Development of hepatocellular adenomas and carcinomas associated with fibrosis in C57BL/6J male mice given a choline-deficient, L-amino acid-defined diet.

Development of hepatocellular carcinomas in rats caused by a choline-deficient, L-amino acid-defined (CDAA) diet, usually associated with fatty liver, fibrosis, cirrhosis and oxidative DNA damage, has been recognized as a useful model of hepatocarcinogenesis caused by endogenous factors. In the present study, in order to further explore involved factors and genes, we established an equivalent model in spontaneous liver tumor-resistant C57BL/6J mice.
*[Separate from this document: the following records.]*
--- src/rtl/slice_compare.sv ---
// slice_compare: DIGIT-bit unsigned magnitude compare of one operand slice
module slice_compare #(
    parameter int DIGIT = 2
) (
    input  logic [DIGIT-1:0] i_a,
    input  logic [DIGIT-1:0] i_b,
    output logic             o_gt,
    output logic             o_lt
);
    assign o_gt = i_a > i_b;
    assign o_lt = i_a < i_b;
endmodule

--- src/rtl/serial_universal_comparator.sv ---
// serial_universal_comparator: MSB-first slice-serial signed/unsigned compare with valid/ready.
// Define CMP_EARLY_EXIT_EN to stop scanning at the first differing slice.
module serial_universal_comparator
    import cmp_pkg::*;
#(
    parameter  int WIDTH = 6,
    parameter  int DIGIT = 2,
    localparam int N     = slice_count(WIDTH, DIGIT),
    localparam int CW    = $clog2(N + 1)
) (
    input  logic             CLK,
    input  logic             CLR,
    input  logic             in_valid,
    output logic             in_ready,
    input  logic [WIDTH-1:0] A,
    input  logic [WIDTH-1:0] B,
    input  logic             signed_flag,
    output logic             out_valid,
    input  logic             out_ready,
    output logic             greater,
    output logic             equal,
    output logic             smaller,
    output logic [CW-1:0]    cycles
);
    localparam int IW = (N > 1) ? $clog2(N) : 1;

    state_t           r_state;
    result_t          r_res;
    logic [WIDTH-1:0] r_a;
    logic [WIDTH-1:0] r_b;
    logic [IW-1:0]    r_idx;
    logic [CW-1:0]    r_cnt;
    logic [DIGIT-1:0] w_sa [N];
    logic [DIGIT-1:0] w_sb [N];
    logic             w_gt;
    logic             w_lt;
    logic             w_last;

    for (genvar g = 0; g < N; g++) begin : g_slice
        assign w_sa[g] = r_a[g*DIGIT +: DIGIT];
        assign w_sb[g] = r_b[g*DIGIT +: DIGIT];
    end

    slice_compare #(.DIGIT(DIGIT)) u_slice (
        .i_a  (w_sa[r_idx]),
        .i_b  (w_sb[r_idx]),
        .o_gt (w_gt),
        .o_lt (w_lt)
    );

    assign w_last    = r_idx == '0;
    assign in_ready  = r_state == IDLE;
    assign out_valid = r_state == DONE;
    assign {greater, equal, smaller} = out_valid ? r_res : RES_NONE;
    assign cycles    = out_valid ? r_cnt : '0;

    always_ff @(posedge CLK or negedge CLR) begin
        if (!CLR) begin
            r_state <= IDLE;
            r_res   <= RES_NONE;
            r_a     <= '0;
            r_b     <= '0;
            r_idx   <= '0;
            r_cnt   <= '0;
        end else begin
            case (r_state)
                IDLE: if (in_valid) begin
                    // flipping both sign bits maps two's-complement order onto unsigned order
                    r_a     <= {A[WIDTH-1] ^ signed_flag, A[WIDTH-2:0]};
                    r_b     <= {B[WIDTH-1] ^ signed_flag, B[WIDTH-2:0]};
                    r_idx   <= IW'(N - 1);
                    r_cnt   <= '0;
                    r_res   <= RES_EQ;
                    r_state <= BUSY;
                end
                BUSY: begin
                    r_cnt <= r_cnt + CW'(1);
`ifdef CMP_EARLY_EXIT_EN
                    if (w_gt || w_lt)
                        r_res <= w_gt ? RES_GT : RES_LT;
                    if (w_gt || w_lt || w_last)
                        r_state <= DONE;
                    else
                        r_idx <= r_idx - IW'(1);
`else
                    if ((w_gt || w_lt) && r_res == RES_EQ)
                        r_res <= w_gt ? RES_GT : RES_LT;
                    if (w_last)
                        r_state <= DONE;
                    else
                        r_idx <= r_idx - IW'(1);
`endif
                end
                DONE: if (out_ready) r_state <= IDLE;
                default: r_state <= IDLE;
            endcase
        end
    end
endmodule

--- config.mk ---
export PLATFORM = sky130hd
export DESIGN_NAME = serial_universal_comparator
export DESIGN_NICKNAME = d
export VERILOG_FILES = /design/src/rtl/cmp_pkg.sv /design/src/rtl/slice_compare.sv /design/src/rtl/serial_universal_comparator.sv
export SDC_FILE = /design/constraint.sdc
export NUM_CORES = 1
export LEC_CHECK = 0
export CAP_MARGIN = 20
export CORE_MARGIN = 2
export CORE_UTILIZATION = 46
export DETAILED_ROUTE_END_ITERATION = 16
export GPL_TIMING_DRIVEN = 0
export PLACE_DENSITY = 0.72
export SLEW_MARGIN = 20
export SYNTH_ARGS = -nofsm -noshare
export SYNTH_HDL_FRONTEND = slang
export SYNTH_SLANG_ARGS = --single-unit
--- constraint.sdc ---
create_clock -name CLK -period 2.4 [get_ports CLK]
set_input_delay 0.48 -clock CLK [delete_from_list [all_inputs] [get_ports CLK]]
set_output_delay 0.48 -clock CLK [all_outputs]
set_load 0.05 [all_outputs]
### src/rtl/i2s_data_output_if.sv
// Sample handshake between the core and the I2S transmit FIFO.
// The core drives in_data/in_valid; the FIFO returns in_ready.
interface i2s_data_output_if #(
    parameter int DATA_WIDTH = 24
);
    logic [DATA_WIDTH-1:0] in_data;
    logic                  in_valid;
    logic                  in_ready;

    modport master (output in_data, output in_valid, input in_ready);
    modport slave  (input in_data, input in_valid, output in_ready);
endinterface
Six-week-old males and females were continuously fed the CDAA diet and histological liver lesions and oxidative DNA damage due to 8-hydroxydeoxyguanosine (8-OHdG) were examined after 22, 65 and 84 weeks. In male mice, fatty change and fibrosis were evident at 22 weeks, and preneoplastic foci of altered hepatocytes were seen at an incidence of 8/8 (100%) and a multiplicity of 6.6 +/- 4.0 per mouse at 65 weeks. Hepatocellular adenomas and carcinomas developed at incidences of 16/24 (66.7%) and 5/24 (20.8%), and multiplicities of 1.42 +/- 1.32 and 0.29 +/- 0.62, respectively, at 84 weeks. The female mice exhibited resistance to development of these lesions. The CDAA diet also increased 8-OHdG levels in male but not female mice. These results indicate that a CDAA diet causes hepatocellular preneoplastic foci, adenomas and carcinomas associated with fibrosis and oxidative DNA damage in mice, as in rats, providing a hepatocarcinogenesis model caused by endogenous factors in mice.